Intanto sul campo si continua a combattere. Da una parte le Rsf (forza pretoriana creata nel 2013 dall’ex dittatore Bashir, padre tradito nel 2019), dall’altra l’esercito regolare, nonostante un cessate il fuoco «umanitario» di 72 ore (mossa unilaterale di Dagalo) che sarebbe dovuto entrare in vigore ieri mattina alle 6 e che ha spinto migliaia di sudanesi a tentare la fuga dalla capitale Khartoum. Solo in serata l’esercito ha annunciato l’adesione alla tregua, subito violata.
A quasi una settimana dall’inizio della guerra intestina alle forze armate, diversi analisti danno l’esercito in vantaggio e la popolazione civile (barricata in casa) schierata contro Dagalo. Non per fedeltà alle uniformi guidate da Abdel Fattah al-Burhan, presidente del Consiglio sovrano di Transizione, leader de facto dopo il golpe dell’ottobre 2021.
Ma per il rigetto delle brutali pratiche repressive delle Rsf, nella speranza che – eliminato quel fardello – sia meno utopica la transizione verso un potere civile paventata di nuovo ieri in video-messaggio da al-Burhan in occasione della festa di fine Ramadan, l’Eid al-Fitr. Lui e Dagalo, ex alleati di comodo, la promettono da un anno e mezzo, mai concessa.
Si combatte aspramente a Khartoum, in particolare sulla strada per Port Sudan, Gezira e Kassala, primaria via di rifornimento per le parti. Le Rsf avrebbero perso il controllo delle basi conquistate. Non ne avrebbero in mano più nessuna.
Certezze, poche. Tra queste il bilancio delle vittime, probabilmente al ribasso, fornito ieri dall’Organizzazione mondiale della Sanità: 413 morti, 3.551 feriti. E una crisi abnorme: nelle zone degli scontri mancano acqua, cibo, medicine e generatori di corrente.

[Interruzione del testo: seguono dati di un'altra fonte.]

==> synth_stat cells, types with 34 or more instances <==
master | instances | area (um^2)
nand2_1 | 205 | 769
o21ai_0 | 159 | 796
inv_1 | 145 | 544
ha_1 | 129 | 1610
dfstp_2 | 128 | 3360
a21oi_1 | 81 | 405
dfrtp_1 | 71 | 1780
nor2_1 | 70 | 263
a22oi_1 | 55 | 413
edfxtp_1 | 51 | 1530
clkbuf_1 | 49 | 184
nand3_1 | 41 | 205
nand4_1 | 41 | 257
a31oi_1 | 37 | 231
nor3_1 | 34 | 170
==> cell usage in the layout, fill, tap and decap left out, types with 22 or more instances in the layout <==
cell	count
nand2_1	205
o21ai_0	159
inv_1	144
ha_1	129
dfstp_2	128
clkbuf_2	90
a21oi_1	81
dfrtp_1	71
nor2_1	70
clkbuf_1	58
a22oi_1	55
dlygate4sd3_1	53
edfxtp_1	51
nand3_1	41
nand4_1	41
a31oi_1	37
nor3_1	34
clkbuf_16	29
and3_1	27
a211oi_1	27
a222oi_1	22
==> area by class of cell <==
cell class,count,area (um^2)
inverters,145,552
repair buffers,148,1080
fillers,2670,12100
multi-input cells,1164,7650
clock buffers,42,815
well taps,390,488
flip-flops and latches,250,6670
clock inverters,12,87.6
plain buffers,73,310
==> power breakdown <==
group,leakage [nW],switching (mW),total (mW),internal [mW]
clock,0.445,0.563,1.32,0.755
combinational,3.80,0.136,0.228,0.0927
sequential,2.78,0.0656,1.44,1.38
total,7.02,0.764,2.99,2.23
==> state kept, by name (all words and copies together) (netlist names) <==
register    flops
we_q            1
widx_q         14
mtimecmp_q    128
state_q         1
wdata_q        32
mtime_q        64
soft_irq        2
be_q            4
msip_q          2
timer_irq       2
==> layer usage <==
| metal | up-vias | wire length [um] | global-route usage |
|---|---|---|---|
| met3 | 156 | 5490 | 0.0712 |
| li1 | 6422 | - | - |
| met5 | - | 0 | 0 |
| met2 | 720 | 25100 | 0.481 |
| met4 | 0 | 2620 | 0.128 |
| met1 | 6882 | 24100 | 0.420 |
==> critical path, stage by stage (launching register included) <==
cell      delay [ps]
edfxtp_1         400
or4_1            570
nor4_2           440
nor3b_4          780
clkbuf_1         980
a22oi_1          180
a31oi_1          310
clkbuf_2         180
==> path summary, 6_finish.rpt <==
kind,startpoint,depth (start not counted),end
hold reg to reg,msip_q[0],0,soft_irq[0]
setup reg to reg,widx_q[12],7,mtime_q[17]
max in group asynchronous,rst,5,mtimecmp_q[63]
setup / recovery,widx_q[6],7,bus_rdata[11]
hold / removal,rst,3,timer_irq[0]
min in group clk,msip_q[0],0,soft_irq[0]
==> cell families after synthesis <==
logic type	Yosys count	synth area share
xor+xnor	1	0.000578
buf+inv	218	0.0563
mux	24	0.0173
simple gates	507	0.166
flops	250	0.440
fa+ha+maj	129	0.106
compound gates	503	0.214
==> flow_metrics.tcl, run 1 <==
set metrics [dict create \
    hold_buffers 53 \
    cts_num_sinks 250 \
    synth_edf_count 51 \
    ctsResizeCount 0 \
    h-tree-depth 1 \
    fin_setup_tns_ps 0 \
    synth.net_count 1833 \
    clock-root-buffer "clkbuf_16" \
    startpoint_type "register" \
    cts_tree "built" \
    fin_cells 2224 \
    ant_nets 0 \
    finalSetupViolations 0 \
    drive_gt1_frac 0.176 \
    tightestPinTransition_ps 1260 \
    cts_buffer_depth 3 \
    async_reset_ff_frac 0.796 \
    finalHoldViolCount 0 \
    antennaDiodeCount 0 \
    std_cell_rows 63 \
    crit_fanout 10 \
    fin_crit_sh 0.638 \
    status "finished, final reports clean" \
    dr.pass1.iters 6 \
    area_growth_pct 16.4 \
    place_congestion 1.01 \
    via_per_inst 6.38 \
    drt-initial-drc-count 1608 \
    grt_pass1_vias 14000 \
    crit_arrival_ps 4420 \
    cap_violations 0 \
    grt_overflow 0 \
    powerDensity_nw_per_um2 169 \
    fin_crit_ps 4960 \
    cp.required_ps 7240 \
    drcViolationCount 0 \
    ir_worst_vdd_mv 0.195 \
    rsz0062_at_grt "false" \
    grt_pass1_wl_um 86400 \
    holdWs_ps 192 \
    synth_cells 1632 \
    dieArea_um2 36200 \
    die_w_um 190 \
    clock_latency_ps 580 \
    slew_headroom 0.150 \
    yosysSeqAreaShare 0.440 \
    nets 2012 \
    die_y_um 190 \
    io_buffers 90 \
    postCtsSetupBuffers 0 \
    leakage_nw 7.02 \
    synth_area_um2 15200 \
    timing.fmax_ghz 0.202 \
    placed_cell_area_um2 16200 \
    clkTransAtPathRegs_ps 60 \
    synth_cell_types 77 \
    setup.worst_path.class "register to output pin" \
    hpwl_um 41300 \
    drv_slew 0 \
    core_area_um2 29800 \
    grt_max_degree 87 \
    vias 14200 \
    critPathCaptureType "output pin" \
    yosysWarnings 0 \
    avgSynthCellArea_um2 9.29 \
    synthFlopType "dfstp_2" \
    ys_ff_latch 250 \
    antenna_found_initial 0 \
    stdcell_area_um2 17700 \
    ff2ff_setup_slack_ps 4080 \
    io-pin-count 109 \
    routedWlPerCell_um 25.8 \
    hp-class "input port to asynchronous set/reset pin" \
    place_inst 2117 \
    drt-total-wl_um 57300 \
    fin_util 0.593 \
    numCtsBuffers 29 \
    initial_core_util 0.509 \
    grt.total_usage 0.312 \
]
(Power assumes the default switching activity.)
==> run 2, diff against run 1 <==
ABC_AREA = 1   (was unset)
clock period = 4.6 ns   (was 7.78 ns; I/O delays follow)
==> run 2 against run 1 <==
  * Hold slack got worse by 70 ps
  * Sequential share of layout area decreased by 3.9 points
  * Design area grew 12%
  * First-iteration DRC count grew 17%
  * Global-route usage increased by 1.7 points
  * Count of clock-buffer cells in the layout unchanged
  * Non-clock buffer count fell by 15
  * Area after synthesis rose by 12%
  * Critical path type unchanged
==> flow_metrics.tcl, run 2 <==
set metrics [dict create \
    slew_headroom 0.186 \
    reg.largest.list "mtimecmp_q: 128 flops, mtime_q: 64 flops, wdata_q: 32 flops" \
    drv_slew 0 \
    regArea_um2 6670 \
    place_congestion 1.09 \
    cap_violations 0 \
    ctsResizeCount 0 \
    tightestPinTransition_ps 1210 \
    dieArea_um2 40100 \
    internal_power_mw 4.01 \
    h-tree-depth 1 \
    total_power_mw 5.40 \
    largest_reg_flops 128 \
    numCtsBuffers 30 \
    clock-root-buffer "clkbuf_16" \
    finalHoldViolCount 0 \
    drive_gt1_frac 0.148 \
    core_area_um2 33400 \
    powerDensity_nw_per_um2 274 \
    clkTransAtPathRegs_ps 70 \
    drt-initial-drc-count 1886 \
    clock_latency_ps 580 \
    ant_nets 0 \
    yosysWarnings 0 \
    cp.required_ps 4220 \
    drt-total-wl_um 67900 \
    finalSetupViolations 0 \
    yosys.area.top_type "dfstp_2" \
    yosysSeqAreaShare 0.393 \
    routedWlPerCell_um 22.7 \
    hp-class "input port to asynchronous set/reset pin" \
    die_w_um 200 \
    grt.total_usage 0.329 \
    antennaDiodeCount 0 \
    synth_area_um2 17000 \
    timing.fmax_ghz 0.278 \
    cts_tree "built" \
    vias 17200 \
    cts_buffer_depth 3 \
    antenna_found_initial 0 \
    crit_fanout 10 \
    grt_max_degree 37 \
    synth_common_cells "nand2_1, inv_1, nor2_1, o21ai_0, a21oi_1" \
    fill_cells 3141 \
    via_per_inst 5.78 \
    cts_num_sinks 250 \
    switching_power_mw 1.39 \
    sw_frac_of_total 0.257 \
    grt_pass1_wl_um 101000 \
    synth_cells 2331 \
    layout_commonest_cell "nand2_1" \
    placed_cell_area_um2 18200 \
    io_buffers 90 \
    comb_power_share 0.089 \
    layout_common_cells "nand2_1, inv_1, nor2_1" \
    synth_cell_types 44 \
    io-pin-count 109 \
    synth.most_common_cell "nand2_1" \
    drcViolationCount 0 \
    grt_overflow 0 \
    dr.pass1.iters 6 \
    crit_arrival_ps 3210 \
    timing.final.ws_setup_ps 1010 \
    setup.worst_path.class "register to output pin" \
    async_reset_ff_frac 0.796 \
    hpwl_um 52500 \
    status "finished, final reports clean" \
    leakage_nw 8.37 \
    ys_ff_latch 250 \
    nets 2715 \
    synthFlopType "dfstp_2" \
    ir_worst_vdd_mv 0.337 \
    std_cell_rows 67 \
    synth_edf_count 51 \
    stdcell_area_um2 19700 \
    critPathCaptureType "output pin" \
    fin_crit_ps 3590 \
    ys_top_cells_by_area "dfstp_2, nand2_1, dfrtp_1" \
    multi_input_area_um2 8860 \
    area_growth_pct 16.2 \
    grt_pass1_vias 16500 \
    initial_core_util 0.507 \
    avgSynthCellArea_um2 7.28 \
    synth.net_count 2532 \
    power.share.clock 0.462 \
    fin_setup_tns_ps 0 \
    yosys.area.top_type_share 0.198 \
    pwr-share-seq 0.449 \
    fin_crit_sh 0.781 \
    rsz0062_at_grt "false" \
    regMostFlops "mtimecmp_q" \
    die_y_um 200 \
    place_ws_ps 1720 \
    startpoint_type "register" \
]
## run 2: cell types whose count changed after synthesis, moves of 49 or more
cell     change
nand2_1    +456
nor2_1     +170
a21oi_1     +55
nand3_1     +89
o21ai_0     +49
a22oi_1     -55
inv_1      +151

Cinquantacinque ospedali – dice ad al Jazeera Ali Basheer del Sindacato dei Medici – hanno cessato le attività. In questo clima ieri montavano i lanci di agenzia sull’evacuazione di cittadini e diplomatici europei e statunitensi dal Sudan: per ora la Casa bianca è in attesa, già mobilitate Spagna, Svezia e Germania.